(Dataset excerpts)
== Segment start ==

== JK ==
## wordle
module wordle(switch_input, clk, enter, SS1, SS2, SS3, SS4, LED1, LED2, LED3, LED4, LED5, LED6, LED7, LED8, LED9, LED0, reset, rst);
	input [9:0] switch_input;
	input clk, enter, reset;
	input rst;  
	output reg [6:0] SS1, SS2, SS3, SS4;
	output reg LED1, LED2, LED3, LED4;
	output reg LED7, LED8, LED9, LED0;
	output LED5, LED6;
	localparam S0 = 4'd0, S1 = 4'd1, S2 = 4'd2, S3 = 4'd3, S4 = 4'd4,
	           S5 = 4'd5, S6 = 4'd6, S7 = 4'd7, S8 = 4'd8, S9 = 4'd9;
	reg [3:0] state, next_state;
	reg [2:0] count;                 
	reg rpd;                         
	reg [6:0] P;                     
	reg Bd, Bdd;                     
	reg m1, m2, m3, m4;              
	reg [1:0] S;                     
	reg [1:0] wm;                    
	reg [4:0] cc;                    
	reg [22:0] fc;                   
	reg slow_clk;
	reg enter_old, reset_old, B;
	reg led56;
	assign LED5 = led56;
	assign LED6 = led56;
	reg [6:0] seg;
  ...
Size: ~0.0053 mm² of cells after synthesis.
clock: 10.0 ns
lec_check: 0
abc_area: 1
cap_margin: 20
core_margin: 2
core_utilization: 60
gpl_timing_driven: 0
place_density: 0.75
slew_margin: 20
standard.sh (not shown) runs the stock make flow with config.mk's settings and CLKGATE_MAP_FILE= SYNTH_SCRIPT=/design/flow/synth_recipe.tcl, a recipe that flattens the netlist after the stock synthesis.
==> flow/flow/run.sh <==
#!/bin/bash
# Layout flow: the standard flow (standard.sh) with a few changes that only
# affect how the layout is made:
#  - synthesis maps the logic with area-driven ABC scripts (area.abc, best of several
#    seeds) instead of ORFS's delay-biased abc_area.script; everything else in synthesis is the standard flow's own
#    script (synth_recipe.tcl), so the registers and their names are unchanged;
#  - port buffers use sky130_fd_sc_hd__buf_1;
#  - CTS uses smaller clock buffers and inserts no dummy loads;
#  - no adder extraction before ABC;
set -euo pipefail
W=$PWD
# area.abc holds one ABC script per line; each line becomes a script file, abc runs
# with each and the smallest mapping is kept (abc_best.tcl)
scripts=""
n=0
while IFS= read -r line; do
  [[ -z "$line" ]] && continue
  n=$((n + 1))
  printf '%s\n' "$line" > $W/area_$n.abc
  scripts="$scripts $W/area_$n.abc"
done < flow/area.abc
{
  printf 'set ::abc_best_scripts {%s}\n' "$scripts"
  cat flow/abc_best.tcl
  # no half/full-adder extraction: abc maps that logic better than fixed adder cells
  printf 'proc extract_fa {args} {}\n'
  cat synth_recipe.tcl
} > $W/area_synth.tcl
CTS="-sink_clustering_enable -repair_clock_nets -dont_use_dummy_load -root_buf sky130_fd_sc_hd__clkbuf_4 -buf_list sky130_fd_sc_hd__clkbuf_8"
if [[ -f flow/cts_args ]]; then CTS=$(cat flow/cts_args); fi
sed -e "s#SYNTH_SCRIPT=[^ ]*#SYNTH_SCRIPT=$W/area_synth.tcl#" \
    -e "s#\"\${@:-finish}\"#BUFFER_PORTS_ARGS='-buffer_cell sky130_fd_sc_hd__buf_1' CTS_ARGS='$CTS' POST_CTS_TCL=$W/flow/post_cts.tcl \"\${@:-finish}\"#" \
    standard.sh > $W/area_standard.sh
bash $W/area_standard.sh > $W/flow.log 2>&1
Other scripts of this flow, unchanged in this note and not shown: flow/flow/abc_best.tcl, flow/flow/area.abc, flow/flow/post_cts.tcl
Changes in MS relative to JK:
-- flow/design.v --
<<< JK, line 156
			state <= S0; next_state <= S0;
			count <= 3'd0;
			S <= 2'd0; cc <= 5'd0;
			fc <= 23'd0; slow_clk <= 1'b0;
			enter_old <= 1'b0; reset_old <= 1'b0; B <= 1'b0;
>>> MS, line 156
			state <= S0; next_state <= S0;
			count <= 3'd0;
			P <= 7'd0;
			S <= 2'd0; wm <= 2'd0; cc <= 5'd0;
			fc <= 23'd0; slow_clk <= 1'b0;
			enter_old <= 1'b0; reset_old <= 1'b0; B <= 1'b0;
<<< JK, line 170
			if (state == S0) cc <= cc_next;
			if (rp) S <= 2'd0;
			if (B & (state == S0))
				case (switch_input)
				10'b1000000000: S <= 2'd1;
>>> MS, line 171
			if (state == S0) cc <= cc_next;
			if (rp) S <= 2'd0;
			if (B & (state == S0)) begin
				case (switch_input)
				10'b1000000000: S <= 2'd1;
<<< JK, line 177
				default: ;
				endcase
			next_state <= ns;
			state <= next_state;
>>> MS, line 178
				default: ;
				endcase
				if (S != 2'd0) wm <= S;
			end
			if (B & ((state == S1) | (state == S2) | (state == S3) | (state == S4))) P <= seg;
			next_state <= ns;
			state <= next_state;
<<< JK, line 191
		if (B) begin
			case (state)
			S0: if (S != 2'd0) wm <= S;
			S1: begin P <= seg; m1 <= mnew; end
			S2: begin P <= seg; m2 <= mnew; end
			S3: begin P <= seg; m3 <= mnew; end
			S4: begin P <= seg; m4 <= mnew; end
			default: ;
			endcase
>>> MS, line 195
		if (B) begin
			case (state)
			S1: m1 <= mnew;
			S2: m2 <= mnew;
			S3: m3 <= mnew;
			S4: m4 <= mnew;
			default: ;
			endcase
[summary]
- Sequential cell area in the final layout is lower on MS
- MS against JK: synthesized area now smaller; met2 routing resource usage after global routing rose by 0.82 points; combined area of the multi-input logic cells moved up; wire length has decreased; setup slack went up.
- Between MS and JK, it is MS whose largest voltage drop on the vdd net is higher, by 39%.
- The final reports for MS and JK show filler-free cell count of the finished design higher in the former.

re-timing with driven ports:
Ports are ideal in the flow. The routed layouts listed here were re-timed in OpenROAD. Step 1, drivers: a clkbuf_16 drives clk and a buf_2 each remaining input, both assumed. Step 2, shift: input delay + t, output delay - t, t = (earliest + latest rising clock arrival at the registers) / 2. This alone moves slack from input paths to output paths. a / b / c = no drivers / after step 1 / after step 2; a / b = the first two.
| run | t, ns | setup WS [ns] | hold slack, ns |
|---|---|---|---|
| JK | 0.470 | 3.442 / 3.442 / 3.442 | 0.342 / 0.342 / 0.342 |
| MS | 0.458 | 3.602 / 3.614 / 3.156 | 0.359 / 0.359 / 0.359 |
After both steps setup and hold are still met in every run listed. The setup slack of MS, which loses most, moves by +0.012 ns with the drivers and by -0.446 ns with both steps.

== Segment end ==

Exercise prompt. Reproduce the entries above in full, so that each one reads exactly as before.

Task result.
== JK ==
## wordle
module wordle(switch_input, clk, enter, SS1, SS2, SS3, SS4, LED1, LED2, LED3, LED4, LED5, LED6, LED7, LED8, LED9, LED0, reset, rst);
	input [9:0] switch_input;
	input clk, enter, reset;
	input rst;  
	output reg [6:0] SS1, SS2, SS3, SS4;
	output reg LED1, LED2, LED3, LED4;
	output reg LED7, LED8, LED9, LED0;
	output LED5, LED6;
	localparam S0 = 4'd0, S1 = 4'd1, S2 = 4'd2, S3 = 4'd3, S4 = 4'd4,
	           S5 = 4'd5, S6 = 4'd6, S7 = 4'd7, S8 = 4'd8, S9 = 4'd9;
	reg [3:0] state, next_state;
	reg [2:0] count;                 
	reg rpd;                         
	reg [6:0] P;                     
	reg Bd, Bdd;                     
	reg m1, m2, m3, m4;              
	reg [1:0] S;                     
	reg [1:0] wm;                    
	reg [4:0] cc;                    
	reg [22:0] fc;                   
	reg slow_clk;
	reg enter_old, reset_old, B;
	reg led56;
	assign LED5 = led56;
	assign LED6 = led56;
	reg [6:0] seg;
  ...
Size: ~0.0053 mm² of cells after synthesis.
clock: 10.0 ns
lec_check: 0
abc_area: 1
cap_margin: 20
core_margin: 2
core_utilization: 60
gpl_timing_driven: 0
place_density: 0.75
slew_margin: 20
standard.sh (not shown) runs the stock make flow with config.mk's settings and CLKGATE_MAP_FILE= SYNTH_SCRIPT=/design/flow/synth_recipe.tcl, a recipe that flattens the netlist after the stock synthesis.
==> flow/flow/run.sh <==
#!/bin/bash
# Layout flow: the standard flow (standard.sh) with a few changes that only
# affect how the layout is made:
#  - synthesis maps the logic with area-driven ABC scripts (area.abc, best of several
#    seeds) instead of ORFS's delay-biased abc_area.script; everything else in synthesis is the standard flow's own
#    script (synth_recipe.tcl), so the registers and their names are unchanged;
#  - port buffers use sky130_fd_sc_hd__buf_1;
#  - CTS uses smaller clock buffers and inserts no dummy loads;
#  - no adder extraction before ABC;
set -euo pipefail
W=$PWD
# area.abc holds one ABC script per line; each line becomes a script file, abc runs
# with each and the smallest mapping is kept (abc_best.tcl)
scripts=""
n=0
while IFS= read -r line; do
  [[ -z "$line" ]] && continue
  n=$((n + 1))
  printf '%s\n' "$line" > $W/area_$n.abc
  scripts="$scripts $W/area_$n.abc"
done < flow/area.abc
{
  printf 'set ::abc_best_scripts {%s}\n' "$scripts"
  cat flow/abc_best.tcl
  # no half/full-adder extraction: abc maps that logic better than fixed adder cells
  printf 'proc extract_fa {args} {}\n'
  cat synth_recipe.tcl
} > $W/area_synth.tcl
CTS="-sink_clustering_enable -repair_clock_nets -dont_use_dummy_load -root_buf sky130_fd_sc_hd__clkbuf_4 -buf_list sky130_fd_sc_hd__clkbuf_8"
if [[ -f flow/cts_args ]]; then CTS=$(cat flow/cts_args); fi
sed -e "s#SYNTH_SCRIPT=[^ ]*#SYNTH_SCRIPT=$W/area_synth.tcl#" \
    -e "s#\"\${@:-finish}\"#BUFFER_PORTS_ARGS='-buffer_cell sky130_fd_sc_hd__buf_1' CTS_ARGS='$CTS' POST_CTS_TCL=$W/flow/post_cts.tcl \"\${@:-finish}\"#" \
    standard.sh > $W/area_standard.sh
bash $W/area_standard.sh > $W/flow.log 2>&1
Other scripts of this flow, unchanged in this note and not shown: flow/flow/abc_best.tcl, flow/flow/area.abc, flow/flow/post_cts.tcl
Changes in MS relative to JK:
-- flow/design.v --
<<< JK, line 156
			state <= S0; next_state <= S0;
			count <= 3'd0;
			S <= 2'd0; cc <= 5'd0;
			fc <= 23'd0; slow_clk <= 1'b0;
			enter_old <= 1'b0; reset_old <= 1'b0; B <= 1'b0;
>>> MS, line 156
			state <= S0; next_state <= S0;
			count <= 3'd0;
			P <= 7'd0;
			S <= 2'd0; wm <= 2'd0; cc <= 5'd0;
			fc <= 23'd0; slow_clk <= 1'b0;
			enter_old <= 1'b0; reset_old <= 1'b0; B <= 1'b0;
<<< JK, line 170
			if (state == S0) cc <= cc_next;
			if (rp) S <= 2'd0;
			if (B & (state == S0))
				case (switch_input)
				10'b1000000000: S <= 2'd1;
>>> MS, line 171
			if (state == S0) cc <= cc_next;
			if (rp) S <= 2'd0;
			if (B & (state == S0)) begin
				case (switch_input)
				10'b1000000000: S <= 2'd1;
<<< JK, line 177
				default: ;
				endcase
			next_state <= ns;
			state <= next_state;
>>> MS, line 178
				default: ;
				endcase
				if (S != 2'd0) wm <= S;
			end
			if (B & ((state == S1) | (state == S2) | (state == S3) | (state == S4))) P <= seg;
			next_state <= ns;
			state <= next_state;
<<< JK, line 191
		if (B) begin
			case (state)
			S0: if (S != 2'd0) wm <= S;
			S1: begin P <= seg; m1 <= mnew; end
			S2: begin P <= seg; m2 <= mnew; end
			S3: begin P <= seg; m3 <= mnew; end
			S4: begin P <= seg; m4 <= mnew; end
			default: ;
			endcase
>>> MS, line 195
		if (B) begin
			case (state)
			S1: m1 <= mnew;
			S2: m2 <= mnew;
			S3: m3 <= mnew;
			S4: m4 <= mnew;
			default: ;
			endcase
[summary]
- Sequential cell area in the final layout is lower on MS
- MS against JK: synthesized area now smaller; met2 routing resource usage after global routing rose by 0.82 points; combined area of the multi-input logic cells moved up; wire length has decreased; setup slack went up.
- Between MS and JK, it is MS whose largest voltage drop on the vdd net is higher, by 39%.
- The final reports for MS and JK show filler-free cell count of the finished design higher in the former.

re-timing with driven ports:
Ports are ideal in the flow. The routed layouts listed here were re-timed in OpenROAD. Step 1, drivers: a clkbuf_16 drives clk and a buf_2 each remaining input, both assumed. Step 2, shift: input delay + t, output delay - t, t = (earliest + latest rising clock arrival at the registers) / 2. This alone moves slack from input paths to output paths. a / b / c = no drivers / after step 1 / after step 2; a / b = the first two.
| run | t, ns | setup WS [ns] | hold slack, ns |
|---|---|---|---|
| JK | 0.470 | 3.442 / 3.442 / 3.442 | 0.342 / 0.342 / 0.342 |
| MS | 0.458 | 3.602 / 3.614 / 3.156 | 0.359 / 0.359 / 0.359 |
After both steps setup and hold are still met in every run listed. The setup slack of MS, which loses most, moves by +0.012 ns with the drivers and by -0.446 ns with both steps.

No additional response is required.